Top of EXCERPTED DATA

--- design/flow/design.v ---
module CORDIC_Stage (
	input clk,
	input rst,
	input sign_in,
	input USE_SIN_in,
	input [7:0] ite,
	input [32:0] arctan_in_1,
	input [32:0] arctan_in_2,
	input [32:0] target_in,
	input [32:0] curr_angle_in,
	input [32:0] x_in,
	input [32:0] y_in,
	output sign_out,
	output USE_SIN_out,
	output [32:0] curr_angle_out,
	output [32:0] x_out,
	output [32:0] y_out,
	output [32:0] target_out
	);
	reg sign;
	reg [32:0] x[0:1];
	reg [32:0] y[0:1];
	reg [32:0] y_tmp[0:3];
	reg [32:0] x_tmp[0:3];
	reg [3:0] count[0:1];
	reg [32:0] current_angle[0:1];
	reg [32:0] atan[0:1];
	reg [32:0] target_q;
	reg USE_SIN_q;
	reg sign_q;
	reg [32:0] x_q;
	reg [32:0] y_q;
	reg [32:0] current_angle_q;
	always @(posedge clk) begin
			sign = sign_in;
			target_q <= target_in;
			USE_SIN_q <= USE_SIN_in;
			count[0] = ite[7:4];
			y_tmp[0] = sign ? y_in : ~y_in+1;
			y_tmp[1] = {y_tmp[0][32], y_tmp[0][31:0]>>count[0]};
			x_tmp[0] = sign ? x_in : ~x_in+1;
			x_tmp[1] = {x_tmp[0][32], x_tmp[0][31:0]>>count[0]};
			x[0] = x_in + y_tmp[1];
			y[0] = x_tmp[1] + y_in;
			atan[0] = sign ? arctan_in_1 : ~arctan_in_1+1;
			current_angle[0] = curr_angle_in + atan[0];
			if (current_angle[0] > target_in) begin
				sign = 1'b0;
			end
			else begin
				sign = 1'b1;
			end
			count[1] = ite[3:0];
			y_tmp[2] = sign ? y[0] : ~y[0]+1;
			y_tmp[3] = {y_tmp[2][32], y_tmp[2][31:0]>>count[1]};
			x_tmp[2] = sign ? x[0] : ~x[0]+1;
			x_tmp[3] = {x_tmp[2][32], x_tmp[2][31:0]>>count[1]};
			x[1] = x[0] + y_tmp[3];
			y[1] = x_tmp[3] + y[0];
			atan[1] = sign ? arctan_in_2 : ~arctan_in_2+1;
			current_angle[1] = current_angle[0] + atan[1];
			if (current_angle[1] > target_in) begin
				sign = 1'b0;
			end
			else begin
				sign = 1'b1;
			end
			sign_q <= sign;
			x_q <= x[1];
			y_q <= y[1];
			current_angle_q <= current_angle[1];
	end
	assign sign_out = sign_q;
	assign curr_angle_out = current_angle_q;
	assign x_out = x_q;
	assign y_out = y_q;
	assign USE_SIN_out = USE_SIN_q;
	assign target_out = target_q;
endmodule
module CORDIC_Top (
    input clk,
    input [31:0] target,
	 output [31:0] cos_x
);
	wire sign_intermediate[0:6];
	wire USE_SIN_intermediate[0:6];
	wire [32:0] angle_intermediate[0:6];
	wire [32:0] x_intermediate[0:6];
	wire [32:0] y_intermediate[0:6];
	wire [32:0] target_intermediate[0:6];
	wire [32:0] arctan[0:13];
	wire [7:0] ite[0:6];
	wire [32:0] x_init = 33'b01;
	wire [32:0] y_init = 33'b001;
	assign arctan[0]  = 33'b000011111010110110111011000000000;
	assign arctan[1]  = 33'b000001111111010101101110101010000;
	assign arctan[2]  = 33'b000000111111111010101011011110000;
	assign arctan[3]  = 33'b000000011111111111010101010111000;
	assign arctan[4]  = 33'b000000001111111111111010101010110;
	assign arctan[5]  = 33'b000000000111111111111111010101011;
	assign arctan[6]  = 33'b000000000011111111111111111010110;
	assign arctan[7]  = 33'b000000000001111111111111111111011;
	assign arctan[8]  = 33'b000000000000111111111111111111111;
	assign arctan[9]  = 33'b000000000000100000000000000000000;
	assign arctan[10] = 33'b000000000000010000000000000000000;
	assign arctan[11] = 33'b000000000000001000000000000000000;
	assign arctan[12] = 33'b000000000000000100000000000000000;
	assign arctan[13] = 33'b000000000000000010000000000000000;
	assign ite[0]  = 8'b00100011;
	assign ite[1]  = 8'b01000101;
	assign ite[2]  = 8'b01100111;
	assign ite[3]  = 8'b10001001;
	assign ite[4]  = 8'b10101011;
	assign ite[5]  = 8'b11001101;
	assign ite[6]  = 8'b11101111;
	reg init_sign;
	reg USE_SIN;
	wire [32:0] init_angle = 33'b000111011010110001100111000000000;
	reg [32:0] ext_target;
	reg [32:0] fin_target;
	always @* begin
		ext_target = { 1'b0 , target};
		USE_SIN = 0;
		if (ext_target > init_angle) begin
			if (ext_target > 33'b00111) begin
				fin_target = 33'b011001001000011111101101010100010 + (~ext_target + 1);
				init_sign = 1;
				USE_SIN = 1;
			end else begin
				init_sign = 1;
				fin_target = ext_target;
			end
		end
		else begin
			init_sign = 0;
			fin_target = ext_target;
		end
	end
	CORDIC_Stage stage1(
		 .clk(clk),
		 .sign_in(init_sign),
		 .USE_SIN_in(USE_SIN),
		 .ite(ite[0]),
		 .target_in(fin_target),
		 .arctan_in_1(arctan[0]),
		 .arctan_in_2(arctan[1]),
		 .curr_angle_in(init_angle),
		 .x_in(x_init),
		 .y_in(y_init),
		 .sign_out(sign_intermediate[0]),
		 .curr_angle_out(angle_intermediate[0]),
		 .x_out(x_intermediate[0]),
		 .y_out(y_intermediate[0]),
		 .target_out(target_intermediate[0]),
		 .USE_SIN_out(USE_SIN_intermediate[0])
	);
	CORDIC_Stage stage2(
		 .clk(clk),
		 .sign_in(sign_intermediate[0]),
		 .USE_SIN_in(USE_SIN_intermediate[0]),
		 .ite(ite[1]),
		 .target_in(target_intermediate[0]),
		 .arctan_in_1(arctan[2]),
		 .arctan_in_2(arctan[3]),
		 .curr_angle_in(angle_intermediate[0]),
		 .x_in(x_intermediate[0]),
		 .y_in(y_intermediate[0]),
		 .sign_out(sign_intermediate[1]),
		 .curr_angle_out(angle_intermediate[1]),
		 .x_out(x_intermediate[1]),
		 .y_out(y_intermediate[1]),
		 .target_out(target_intermediate[1]),
		 .USE_SIN_out(USE_SIN_intermediate[1])
	);
	CORDIC_Stage stage3(
		 .clk(clk),
		 .sign_in(sign_intermediate[1]),
		 .USE_SIN_in(USE_SIN_intermediate[1]),
		 .ite(ite[2]),
		 .target_in(target_intermediate[1]),
		 .arctan_in_1(arctan[4]),
		 .arctan_in_2(arctan[5]),
		 .curr_angle_in(angle_intermediate[1]),
		 .x_in(x_intermediate[1]),
		 .y_in(y_intermediate[1]),
		 .sign_out(sign_intermediate[2]),
		 .curr_angle_out(angle_intermediate[2]),
		 .x_out(x_intermediate[2]),
		 .y_out(y_intermediate[2]),
		 .target_out(target_intermediate[2]),
		 .USE_SIN_out(USE_SIN_intermediate[2])
	);
	CORDIC_Stage stage4(
		 .clk(clk),
		 .sign_in(sign_intermediate[2]),
		 .USE_SIN_in(USE_SIN_intermediate[2]),
		 .ite(ite[3]),
		 .target_in(target_intermediate[2]),
		 .arctan_in_1(arctan[6]),
		 .arctan_in_2(arctan[7]),
		 .curr_angle_in(angle_intermediate[2]),
		 .x_in(x_intermediate[2]),
		 .y_in(y_intermediate[2]),
		 .sign_out(sign_intermediate[3]),
		 .curr_angle_out(angle_intermediate[3]),
		 .x_out(x_intermediate[3]),
		 .y_out(y_intermediate[3]),
		 .target_out(target_intermediate[3]),
		 .USE_SIN_out(USE_SIN_intermediate[3])
	);
	CORDIC_Stage stage5(
		 .clk(clk),
		 .sign_in(sign_intermediate[3]),
		 .USE_SIN_in(USE_SIN_intermediate[3]),
		 .ite(ite[4]),
		 .target_in(target_intermediate[3]),
		 .arctan_in_1(arctan[8]),
		 .arctan_in_2(arctan[9]),
		 .curr_angle_in(angle_intermediate[3]),
		 .x_in(x_intermediate[3]),
		 .y_in(y_intermediate[3]),
		 .sign_out(sign_intermediate[4]),
		 .curr_angle_out(angle_intermediate[4]),
		 .x_out(x_intermediate[4]),
		 .y_out(y_intermediate[4]),
		 .target_out(target_intermediate[4]),
		 .USE_SIN_out(USE_SIN_intermediate[4])
	);
	CORDIC_Stage stage6(
		 .clk(clk),
		 .sign_in(sign_intermediate[4]),
		 .USE_SIN_in(USE_SIN_intermediate[4]),
		 .ite(ite[5]),
		 .target_in(target_intermediate[4]),
		 .arctan_in_1(arctan[10]),
		 .arctan_in_2(arctan[11]),
		 .curr_angle_in(angle_intermediate[4]),
		 .x_in(x_intermediate[4]),
		 .y_in(y_intermediate[4]),
		 .sign_out(sign_intermediate[5]),
		 .curr_angle_out(angle_intermediate[5]),
		 .x_out(x_intermediate[5]),
		 .y_out(y_intermediate[5]),
		 .target_out(target_intermediate[5]),
		 .USE_SIN_out(USE_SIN_intermediate[5])
	);
	CORDIC_Stage stage7(
		 .clk(clk),
		 .sign_in(sign_intermediate[5]),
		 .USE_SIN_in(USE_SIN_intermediate[5]),
		 .ite(ite[6]),
		 .target_in(target_intermediate[5]),
		 .arctan_in_1(arctan[12]),
		 .arctan_in_2(arctan[13]),
		 .curr_angle_in(angle_intermediate[5]),
		 .x_in(x_intermediate[5]),
		 .y_in(y_intermediate[5]),
		 .sign_out(sign_intermediate[6]),
		 .curr_angle_out(angle_intermediate[6]),
		 .x_out(x_intermediate[6]),
		 .y_out(y_intermediate[6]),
		 .target_out(target_intermediate[6]),
		 .USE_SIN_out(USE_SIN_intermediate[6])
	);
	wire [31:0] K = 32'b01101101111011001010110110001011;
	wire [31:0] done;
	assign done = USE_SIN_intermediate[6] ? y_intermediate[6][31:0] : x_intermediate[6][31:0];
	assign cos_x = done*K;
endmodule
--- design/flow/run.sh ---
#!/bin/bash
# the make line also repeats each setting of config.mk as NAME=value (left out here)
make -C /OpenROAD-flow-scripts/flow DESIGN_CONFIG=/design/flow/config.mk WORK_HOME=/design/flow/orfs CLKGATE_MAP_FILE= finish
--- design/flow/config.mk ---
export PLATFORM = sky130hd
export DESIGN_NAME = CORDIC_Top
export DESIGN_NICKNAME = CORDIC_Top
export VERILOG_FILES = /design/flow/design.v
export SDC_FILE = /design/flow/constraint.sdc
export NUM_CORES = 4
export LEC_CHECK = 0
export CAP_MARGIN = 20
export CORE_MARGIN = 2
export CORE_UTILIZATION = 72
export CTS_CLUSTER_DIAMETER = 362
export CTS_CLUSTER_SIZE = 95
export PLACE_DENSITY = 0.41
export SLEW_MARGIN = 20
--- design/flow/constraint.sdc ---
create_clock -name core_clock -period 7.77 [get_ports {clk}]
set_input_delay 1.5540 -clock core_clock [delete_from_list [all_inputs] [get_ports {clk}]]
set_output_delay 1.5540 -clock core_clock [all_outputs]
set_load 0.01 [all_outputs]
==> results of run 1 <==
-- metal layers --
metal,track usage,GRT overflow
met1,0.852,48
met4,0.895,234
met3,0.792,60
met2,0.990,323
met5,0.644,8
-- what timing repair did --
| action | CTS |
|---|---|
| resized | 498 |
| gates cloned | 1 |
| buffers inserted | 161 |
| hold buffers | 0 |
| setup endpoints to repair | 93 |
| pin swaps | 323 |
-- stage by stage --
step / setup TNS (ns) / util
floorplan: -0.516 / -
global placement: -16.61 / 0.848
detailed placement: -30.61 / 0.848
CTS: -7.23 / 0.889
==> run notes, run 1 <==
run metrics: stopping stage=5_1_grt, Mapped Nets=around 8500, register share after synthesis=0.188, Netlist Area Pre-Place=~61000 um^2, Err=[ERROR GRT-0232] Routing congestion too high. Check the congestion heatmap in the GUI., num rows=106, maximum clock path buffer count=3, top cells by area=ha_1, dfxtp_1, xnor2_1, fa_1, inv_1, core region area=around 84000 um^2, instance tally after logic synthesis=about 7200, count leader, synth=ha_1, area of placed instances=70900 um^2, post-synthesis compound-gate area fraction=0.184, main flop type=dfxtp_1, Synth warnings=9, CTS root buffer=clkbuf_16, top comb family, area=adder cells, XOR Share, Synth=0.124, Die Size=between 80000 and 90000 um^2, TritonCTS Sinks=572, Simple-Gate Area Share=0.160, GRT overflow=673, library cells used by synthesis=101, syn avg cell area=around 8.4 um^2, Placer Congestion=1.01, Final HPWL DP=between 100 and 150 mm, #FFs+latches synth=572, io pins=between 60 and 70, starting density of the core=0.726, Chip Area, Yosys=60800 um^2, Top-area cell share=0.215, Adder Area Share=0.286, ys async rst share=0, die width=around 300 um, Yosys top cell by area=ha_1, yosys cell count=~7200, worst slack at placement=-1.14 ns, htree depth=1, die extent in y=just under 300 um, EDFF count, synth=0, GRT Total Usage=0.878, run status=stopped before the end, placed insts=9428, most frequent cells after synthesis=ha_1, inv_1, xnor2_1, mux frac, synth=0.000679, IO Port Bufs=about 64, number of clock buffers inserted by TritonCTS=10
==> run 2: changes to the inputs <==
CORE_ASPECT_RATIO = 0.71   (was unset)
CTS_CLUSTER_DIAMETER = unset   (was 362)
CTS_CLUSTER_SIZE = 72   (was 95)
PLACE_DENSITY = 0.67   (was 0.41)
SETUP_SLACK_MARGIN = 1.41   (was unset)
TNS_END_PERCENT = 5   (was unset)
clock period = 9.45 ns   (was 7.77 ns; I/O delays follow)
==> run 2 against run 1 <==
  * The run now finishes clean
  * Die size about the same
  * Synthesized cell count unchanged
  * Synthesized area unchanged
==> run notes, run 2 <==
run results: run status=no timing/DRC/antenna violations (was stopped before the end), maximum clock skew at final layout=0.0704 ns, Final Hold Viols=0, NumNets Final=~8800, Die Size=86800 um^2 (about the same), Setup crit end=cos_x[29], antenna viol nets, final=0, num rows=89 (was 106), Top-area cell share=0.215 (unchanged), crit start category=flop, top cells by area=ha_1, dfxtp_1, xnor2_1, fa_1, inv_1 (unchanged), yosys cell count=7232 (unchanged), worst-path fanout max=4, Yosys top cell by area=ha_1 (unchanged), main flop type=dfxtp_1 (unchanged), Final Slew Violations=0, GRT overflow=0, syn avg cell area=8.41 um^2 (unchanged), mux frac, synth=0.000679 (unchanged), routed wire length=between 150 and 200 mm, Worst path top cell family by delay=adder cells, TritonCTS Sinks=572 (unchanged), htree depth=2 (was 1), hold depth=0, vias=approximately 54000, final setup TNS=0 ns, IO Port Bufs=64 (unchanged), die extent in y=249 um (was 295 um), Chip Area, Yosys=60800 um^2 (unchanged), Netlist Area Pre-Place=60800 um^2 (unchanged), Worst path max stage delay=between 0.5 and 0.6 ns, count leader, synth=ha_1 (unchanged), worst hold-check path type=reg -> reg, post-synthesis compound-gate area fraction=0.184 (unchanged), CTS tree=done, OpenROAD warning count=60, area grow syn2layout=12.7%, CP dominant cell by count=inv_2, XOR Share, Synth=0.124 (unchanged), final period utilization=0.959, most frequent cells after synthesis=ha_1, inv_1, xnor2_1 (unchanged), TritonRoute pass-1 iters=8, core region area=83300 um^2 (was 83700 um^2), worst rel slew slack=0.161, GRT Total Usage=0.370, Max Cap Violations=0, R2R Setup Slk=around 0.7 ns, Placer Congestion=0.984 (was 1.01), end of the worst register-to-register path=stage3.x_q[30]$_DFF_P_, die width=349 um (was 295 um), CP max-delay cell=fa_1, routed len/inst=19.9 um, HP Start=stage5.target_q[26]$_DFF_P_, Worst-Margin Slew=1.25 ns, Final HPWL DP=130 mm (was 150 mm), largest net degree at the start of global routing=between 40 and 50, initial antenna violation count=1, Clock transition at path regs=~0.060 ns, crit path kind=reg -> out, CTS root buffer=clkbuf_16 (unchanged), clk latency of the worst-skew pair=~0.70 ns, Synth warnings=9 (unchanged), starting density of the core=0.730 (was 0.726), RSZ-0062 raised after global routing=true, reg-to-reg startpoint=stage2.sign_q$_DFF_P_, R2R cell count=38, first-pass GRT wire length=around 260 mm, Worst Hold End=stage6.target_q[26]$_DFF_P_, CP arrival=7.17 ns, Adder Area Share=0.286 (unchanged), final core occ=0.823, Simple-Gate Area Share=0.160 (unchanged), Setup crit end kind=primary output, Worst Path Required=roughly 7.6 ns, final setup vio count=0, maximum clock path buffer count=3 (unchanged), number of clock buffers inserted by TritonCTS=57 (was 10), Worst Setup SP=stage7.y_q[3]$_DFF_P_, CP Buf/Inv Count=9, EDFF count, synth=0 (unchanged), top comb family, area=adder cells (unchanged), Crit path depth=28, io pins=65 (unchanged), ys async rst share=0 (unchanged), number of DRC markers in iteration 0=roughly 4900, library cells used by synthesis=101 (unchanged), vias per cell=between 6 and 7, Mapped Nets=8525 (unchanged), CTS Hold Bufs=0 (unchanged), DRC Markers=0, instance tally after logic synthesis=7232 (unchanged), #FFs+latches synth=572 (unchanged), vias in the first global route=between 50000 and 60000, register share after synthesis=0.188 (unchanged), min cycle time layout=9.06 ns, fmax=approximately 110 MHz
[run 2: what timing repair did]
action / CTS / global route
cloned: 2 / 0
buffers inserted: 122 / 86
gates resized: 196 / 253
endpoints found under the setup margin: 106 / 146
pin swaps: 131 / 142
[run 2: through the flow]
step	cells	setup WS, ns	hold slack [ns]	cell area, um^2
final	8650	0.386	0.335	68500
after global routing	8649	0.178	0.339	68500
after CTS	8563	0.511	0.335	66800
after detailed placement	8335	0.0520	0.336	63000
after global placement	8335	0.188	0.334	63000
after floorplan	7232	1.38	0.323	61100
[run 2: final cells by class]
class | instances | area [um^2]
Clock buffer | 80 | 1660
Antenna cell | 1 | 2.50
Clock inverter | 24 | 424
Timing Repair inverter | 1 | 8.76
Inverter | 811 | 3100
Sequential cell | 572 | 11500
Multi-Input combinational cell | 5758 | 47900
Timing Repair Buffer | 311 | 2550
Tap cell | 1092 | 1370
Fill cell | 5294 | 14800
[run 2: per-layer routing]
metal  wire length (um)  global-route usage  share of wire  vias up
met2              76200               0.594           0.44     2312
li1                   -                   -              -    26000
met1              76000               0.522           0.44    25800
met3              15600              0.0598          0.090      345
met4               4310              0.0799          0.025        0
met5                  0                   0              0        -
==> run 3: changes to the inputs <==
CORE_ASPECT_RATIO = unset   (was 0.71)
CORE_UTILIZATION = 69   (was 72)
CTS_CLUSTER_DIAMETER = 373   (was unset)
CTS_CLUSTER_SIZE = 97   (was 72)
PLACE_DENSITY = 0.36   (was 0.67)
SETUP_SLACK_MARGIN = unset   (was 1.41)
TNS_END_PERCENT = unset   (was 5)
clock period = 7.55 ns   (was 9.45 ns; I/O delays follow)
==> run 3 against run 2 <==
  * Synthesized area is the same
  * Die size grew 4.2%
  * Synthesized cell count is the same
  * The flow now stops in 5_1_grt
==> run notes, run 3 <==
run metrics: run status=stopped before the end (was no timing/DRC/antenna violations), stopping stage=5_1_grt, worst slack at placement=-1.80 ns (was 0.0520 ns), yosys cell count=7232 (unchanged), CTS root buffer=clkbuf_16 (unchanged), Mapped Nets=8525 (unchanged), main flop type=dfxtp_1 (unchanged), io pins=65 (unchanged), Synth warnings=9 (unchanged), Final HPWL DP=152 mm (was 130 mm), library cells used by synthesis=101 (unchanged), Yosys top cell by area=ha_1 (unchanged), instance tally after logic synthesis=7232 (unchanged), register share after synthesis=0.188 (unchanged), #FFs+latches synth=572 (unchanged), most frequent cells after synthesis=ha_1, inv_1, xnor2_1 (unchanged), Placer Congestion=0.983 (was 0.984), top cells by area=ha_1, dfxtp_1, xnor2_1, fa_1, inv_1 (unchanged), core region area=87000 um^2 (was 83300 um^2), die width=301 um (was 349 um), die extent in y=301 um (was 249 um), syn avg cell area=8.41 um^2 (unchanged), area of placed instances=72800 um^2 (was 63000 um^2), IO Port Bufs=64 (unchanged), Top-area cell share=0.215 (unchanged), XOR Share, Synth=0.124 (unchanged), Netlist Area Pre-Place=60800 um^2 (unchanged), starting density of the core=0.699 (was 0.730), htree depth=1 (was 2), Simple-Gate Area Share=0.160 (unchanged), num rows=108 (was 89), Die Size=90500 um^2 (was 86800 um^2), placed insts=9645 (was 8335), Adder Area Share=0.286 (unchanged), ys async rst share=0 (unchanged), TritonCTS Sinks=572 (unchanged), number of clock buffers inserted by TritonCTS=9 (was 57), count leader, synth=ha_1 (unchanged), EDFF count, synth=0 (unchanged), mux frac, synth=0.000679 (unchanged), top comb family, area=adder cells (unchanged), maximum clock path buffer count=3 (unchanged), post-synthesis compound-gate area fraction=0.184 (unchanged), Chip Area, Yosys=60800 um^2 (unchanged)
## run 3: what timing repair did
action	4_1_cts
pin swaps	268
hold buffers	0
gates resized	455
buffers inserted	132
endpoints found under the setup margin	116
## run 3: metrics by stage
step | hold WS (ns) | TNS [ns]
2_1_floorplan | 0.323 | -0.956
3_3_place_gp | 0.333 | -20.41
3_5_place_dp | 0.338 | -42.73
4_1_cts | 0.331 | -11.24
==> run 4: changes to the inputs <==
ABC_AREA = 1   (was unset)
CAP_MARGIN = 25   (was 20)
CORE_UTILIZATION = 71   (was 69)
CTS_CLUSTER_DIAMETER = 338   (was 373)
CTS_CLUSTER_SIZE = unset   (was 97)
GPL_ROUTABILITY_DRIVEN = 1   (was unset)
MIN_ROUTING_LAYER = met2   (was unset)
PLACE_DENSITY = unset   (was 0.36)
PLACE_DENSITY_LB_ADDON = 0.11   (was unset)
SETUP_SLACK_MARGIN = 2.16   (was unset)
TNS_END_PERCENT = 45   (was unset)
clock period = 8.92 ns   (was 7.55 ns; I/O delays follow)
==> run 4 against run 3 <==
  * Die size shrank 2.7%
  * The run again fails in 5_1_grt
  * Synthesized area is essentially flat
  * Synthesized cell count grew 12%
==> run notes, run 4 <==
run metrics: core region area=85000 um^2 (was 87000 um^2), yosys cell count=8085 (was 7232), Chip Area, Yosys=60800 um^2 (about the same), maximum clock path buffer count=3 (unchanged), main flop type=dfxtp_1 (unchanged), TritonCTS Sinks=572 (unchanged), Mapped Nets=9378 (was 8525), XOR Share, Synth=0.129 (was 0.124), syn avg cell area=7.52 um^2 (was 8.41 um^2), IO Port Bufs=64 (unchanged), CTS Hold Bufs=0 (unchanged), GRT overflow=roughly 120, Netlist Area Pre-Place=60800 um^2 (about the same), htree depth=3 (was 1), Synth warnings=9 (unchanged), number of clock buffers inserted by TritonCTS=67 (was 9), stopping stage=5_1_grt (unchanged), placed insts=9270 (was 9645), post-synthesis compound-gate area fraction=0.134 (was 0.184), register share after synthesis=0.188 (about the same), EDFF count, synth=0 (unchanged), io pins=65 (unchanged), #FFs+latches synth=572 (unchanged), library cells used by synthesis=71 (was 101), worst slack at placement=0.224 ns (was -1.80 ns), die width=297 um (was 301 um), Top-area cell share=0.215 (about the same), mux frac, synth=0 (was 0.000679), top cells by area=ha_1, dfxtp_1, xor2_1, nand2_1, inv_1 (was ha_1, dfxtp_1, xnor2_1, fa_1, inv_1), instance tally after logic synthesis=8085 (was 7232), count leader, synth=nand2_1 (was ha_1), Die Size=88000 um^2 (was 90500 um^2), die extent in y=297 um (was 301 um), Simple-Gate Area Share=0.180 (was 0.160), top comb family, area=adder cells (unchanged), Err=[ERROR GRT-0116] Global routing finished with congestion. Check the congestion regions in the DRC Viewer., Adder Area Share=0.286 (about the same), most frequent cells after synthesis=nand2_1, inv_1, ha_1 (was ha_1, inv_1, xnor2_1), area of placed instances=63500 um^2 (was 72800 um^2), num rows=107 (was 108), Placer Congestion=1.12 (was 0.983), run status=stopped before the end (unchanged), CTS root buffer=clkbuf_16 (unchanged), ys async rst share=0 (unchanged), GRT Total Usage=0.745, Yosys top cell by area=ha_1 (unchanged), starting density of the core=0.715 (was 0.699), Final HPWL DP=140 mm (was 152 mm)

Bottom of EXCERPTED DATA

> [TASK STATEMENT]
Everything in the material above from the line that has "output [32:0] target_out" through the line that has "assign sign_out = sign_q;" must be duplicated exactly, with no other lines given.

> [RESULT FOR THIS EXERCISE]
	output [32:0] target_out
	);
	reg sign;
	reg [32:0] x[0:1];
	reg [32:0] y[0:1];
	reg [32:0] y_tmp[0:3];
	reg [32:0] x_tmp[0:3];
	reg [3:0] count[0:1];
	reg [32:0] current_angle[0:1];
	reg [32:0] atan[0:1];
	reg [32:0] target_q;
	reg USE_SIN_q;
	reg sign_q;
	reg [32:0] x_q;
	reg [32:0] y_q;
	reg [32:0] current_angle_q;
	always @(posedge clk) begin
			sign = sign_in;
			target_q <= target_in;
			USE_SIN_q <= USE_SIN_in;
			count[0] = ite[7:4];
			y_tmp[0] = sign ? y_in : ~y_in+1;
			y_tmp[1] = {y_tmp[0][32], y_tmp[0][31:0]>>count[0]};
			x_tmp[0] = sign ? x_in : ~x_in+1;
			x_tmp[1] = {x_tmp[0][32], x_tmp[0][31:0]>>count[0]};
			x[0] = x_in + y_tmp[1];
			y[0] = x_tmp[1] + y_in;
			atan[0] = sign ? arctan_in_1 : ~arctan_in_1+1;
			current_angle[0] = curr_angle_in + atan[0];
			if (current_angle[0] > target_in) begin
				sign = 1'b0;
			end
			else begin
				sign = 1'b1;
			end
			count[1] = ite[3:0];
			y_tmp[2] = sign ? y[0] : ~y[0]+1;
			y_tmp[3] = {y_tmp[2][32], y_tmp[2][31:0]>>count[1]};
			x_tmp[2] = sign ? x[0] : ~x[0]+1;
			x_tmp[3] = {x_tmp[2][32], x_tmp[2][31:0]>>count[1]};
			x[1] = x[0] + y_tmp[3];
			y[1] = x_tmp[3] + y[0];
			atan[1] = sign ? arctan_in_2 : ~arctan_in_2+1;
			current_angle[1] = current_angle[0] + atan[1];
			if (current_angle[1] > target_in) begin
				sign = 1'b0;
			end
			else begin
				sign = 1'b1;
			end
			sign_q <= sign;
			x_q <= x[1];
			y_q <= y[1];
			current_angle_q <= current_angle[1];
	end
	assign sign_out = sign_q;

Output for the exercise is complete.